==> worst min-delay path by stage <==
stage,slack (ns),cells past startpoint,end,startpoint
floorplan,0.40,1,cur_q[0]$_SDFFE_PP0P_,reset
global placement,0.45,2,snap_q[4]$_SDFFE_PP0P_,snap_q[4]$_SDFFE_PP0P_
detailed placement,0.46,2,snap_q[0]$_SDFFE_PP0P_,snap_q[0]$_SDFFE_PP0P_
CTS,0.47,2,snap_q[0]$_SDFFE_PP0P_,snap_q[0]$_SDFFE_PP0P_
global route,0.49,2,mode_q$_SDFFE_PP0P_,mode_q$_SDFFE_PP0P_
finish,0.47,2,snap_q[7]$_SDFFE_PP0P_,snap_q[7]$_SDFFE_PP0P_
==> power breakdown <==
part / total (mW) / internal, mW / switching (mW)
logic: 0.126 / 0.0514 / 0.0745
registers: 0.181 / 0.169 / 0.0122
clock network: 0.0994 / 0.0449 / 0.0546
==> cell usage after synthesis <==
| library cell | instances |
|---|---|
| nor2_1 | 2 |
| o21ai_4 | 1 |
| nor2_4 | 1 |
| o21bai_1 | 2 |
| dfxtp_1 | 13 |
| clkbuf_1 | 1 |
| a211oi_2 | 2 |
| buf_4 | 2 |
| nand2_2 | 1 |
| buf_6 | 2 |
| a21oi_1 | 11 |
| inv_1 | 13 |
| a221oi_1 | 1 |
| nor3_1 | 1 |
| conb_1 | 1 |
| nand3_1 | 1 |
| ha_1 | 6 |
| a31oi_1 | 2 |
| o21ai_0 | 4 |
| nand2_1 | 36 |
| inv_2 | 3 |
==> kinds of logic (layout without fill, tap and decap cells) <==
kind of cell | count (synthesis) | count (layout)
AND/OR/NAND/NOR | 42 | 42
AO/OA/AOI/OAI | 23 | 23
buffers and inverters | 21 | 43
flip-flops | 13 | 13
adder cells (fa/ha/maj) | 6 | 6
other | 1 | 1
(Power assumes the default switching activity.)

Work item: Lines from the start of the material above through the line containing "nor2_4 | 1 |" are to be duplicated exactly, and only those.

Task output:
==> worst min-delay path by stage <==
stage,slack (ns),cells past startpoint,end,startpoint
floorplan,0.40,1,cur_q[0]$_SDFFE_PP0P_,reset
global placement,0.45,2,snap_q[4]$_SDFFE_PP0P_,snap_q[4]$_SDFFE_PP0P_
detailed placement,0.46,2,snap_q[0]$_SDFFE_PP0P_,snap_q[0]$_SDFFE_PP0P_
CTS,0.47,2,snap_q[0]$_SDFFE_PP0P_,snap_q[0]$_SDFFE_PP0P_
global route,0.49,2,mode_q$_SDFFE_PP0P_,mode_q$_SDFFE_PP0P_
finish,0.47,2,snap_q[7]$_SDFFE_PP0P_,snap_q[7]$_SDFFE_PP0P_
==> power breakdown <==
part / total (mW) / internal, mW / switching (mW)
logic: 0.126 / 0.0514 / 0.0745
registers: 0.181 / 0.169 / 0.0122
clock network: 0.0994 / 0.0449 / 0.0546
==> cell usage after synthesis <==
| library cell | instances |
|---|---|
| nor2_1 | 2 |
| o21ai_4 | 1 |
| nor2_4 | 1 |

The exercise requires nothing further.